The authors also found that basic household environments contained risk factors of Zika transmission and infection. Household members were 2.5 times more likely to become infected if their homes contained open and unscreened doors and windows (95% CI of prevalence ratio, 1.5-4.1) or 2.1 time more likely if their homes had open windows and doors with screens (95% CI, 1.2-3.6).

Early vaccination could be cost-effective

In the second study, a group of researchers used modeling to determine the value of developing a Zika vaccine. During the 2015-2016 epidemic, 18 groups of scientists were actively working on a Zika vaccine. Now, according to the World Health Organization, that number is down to 7.

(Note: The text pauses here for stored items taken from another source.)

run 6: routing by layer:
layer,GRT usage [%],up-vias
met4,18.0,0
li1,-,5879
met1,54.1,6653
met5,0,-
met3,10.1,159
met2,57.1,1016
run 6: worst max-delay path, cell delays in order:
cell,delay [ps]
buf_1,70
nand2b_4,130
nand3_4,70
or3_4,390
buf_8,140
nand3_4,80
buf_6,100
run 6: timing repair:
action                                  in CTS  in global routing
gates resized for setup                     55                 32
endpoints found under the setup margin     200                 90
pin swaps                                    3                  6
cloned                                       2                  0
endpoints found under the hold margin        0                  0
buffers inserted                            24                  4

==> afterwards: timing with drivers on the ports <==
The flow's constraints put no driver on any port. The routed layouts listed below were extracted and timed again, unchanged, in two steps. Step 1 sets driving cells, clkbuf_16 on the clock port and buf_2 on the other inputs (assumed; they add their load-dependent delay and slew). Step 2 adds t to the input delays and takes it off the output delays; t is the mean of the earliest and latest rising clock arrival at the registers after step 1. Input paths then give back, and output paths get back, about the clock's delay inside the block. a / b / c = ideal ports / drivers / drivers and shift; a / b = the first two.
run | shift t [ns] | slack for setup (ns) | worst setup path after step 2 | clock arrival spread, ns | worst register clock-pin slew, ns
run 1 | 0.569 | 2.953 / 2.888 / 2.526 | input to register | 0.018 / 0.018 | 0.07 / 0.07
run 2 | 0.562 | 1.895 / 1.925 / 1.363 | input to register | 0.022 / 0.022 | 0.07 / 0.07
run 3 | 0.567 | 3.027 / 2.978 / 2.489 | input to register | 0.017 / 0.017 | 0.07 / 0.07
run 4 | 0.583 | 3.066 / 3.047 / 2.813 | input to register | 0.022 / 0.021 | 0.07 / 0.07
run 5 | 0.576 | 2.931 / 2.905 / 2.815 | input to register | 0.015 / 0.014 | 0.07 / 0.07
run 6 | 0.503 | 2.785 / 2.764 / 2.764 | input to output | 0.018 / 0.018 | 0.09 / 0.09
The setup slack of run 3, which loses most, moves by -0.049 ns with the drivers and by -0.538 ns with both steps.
Source: an optimization exercise on an open RTL-to-GDS flow (aim: small area, a short achievable clock period and few clock cycles per item). Production flows keep margins and buffers that such runs may drop. The RTL was checked by simulation tests, not by an equivalence proof against the original design. No activity file was given, so power comes from the tool's default toggle rates.

exp/umber:
// rgb_to_yuv_encoder
module rgb_to_yuv_encoder
#(
  parameter int NUM_GROUPS = 19200
) (
  input  logic        CLOCK_50_I,
  input  logic        reset,
  input  logic        enable,
  input  logic [15:0] SRAM_read_data,
  output logic [17:0] SRAM_address,
  output logic [15:0] SRAM_write_data,
  output logic        SRAM_we_n,
  output logic        done
);
Size in the first run: ~240 flip-flops.
==> flow/config.mk <==
export PLATFORM = sky130hd
export DESIGN_NAME = rgb_to_yuv_encoder
export DESIGN_NICKNAME = rgb_to_yuv_encoder
export VERILOG_FILES = /design/flow/design.v
export SDC_FILE = /design/flow/constraint.sdc
export NUM_CORES = 4
export LEC_CHECK = 0
export CAP_MARGIN = 20
export CORE_MARGIN = 2
export CORE_UTILIZATION = 32
export CTS_CLUSTER_DIAMETER = 120
export CTS_CLUSTER_SIZE = 24
export SLEW_MARGIN = 20
==> flow/constraint.sdc <==
create_clock -name core_clock -period 12.0 [get_ports {CLOCK_50_I}]
set_input_delay 2.4000 -clock core_clock [delete_from_list [all_inputs] [get_ports {CLOCK_50_I}]]
set_output_delay 2.4000 -clock core_clock [all_outputs]
set_load 0.01 [all_outputs]
standard.sh (not shown) runs the stock make flow with config.mk's settings and CLKGATE_MAP_FILE= SYNTH_SCRIPT=/design/flow/synth_recipe.tcl, a recipe that flattens the netlist after the stock synthesis.
==> flow/flow/run.sh <==
#!/bin/bash
# The standard layout (standard synthesis, floorplan, placement, CTS, routing) with the
# resizer's setup-repair target tightened: repair_timing aims for this much positive slack
# against the unchanged 12 ns constraint, so it sizes and buffers the critical paths.
# The SDC, clock period, I/O delays and every other setting stay the standard flow's.
set -uo pipefail
bash standard.sh SETUP_SLACK_MARGIN=8.5 finish > standard.log 2>&1
Having completed the whole flow, exp/umber delivered a layout that passed the timing, design-rule and antenna checks.
Testbench counts of exp/umber, summed over its fixed seeds: cycles 1,536,068, frames 8.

The authors of the study attempted to determine if developing a Zika vaccine was still economically advantageous by using a model of different vaccination strategies in Honduras, Brazil, and Puerto Rico. Different vaccination strategies included vaccinating the entire population or focusing on school-age children, young adults, or women in childbearing years.

The most cost-effective strategy identified was vaccinating women of childbearing age and young adults, the authors said, as the cost of the vaccine would be less than the medical costs incurred by a nation or territory dealing with many cases of congenital Zika syndrome.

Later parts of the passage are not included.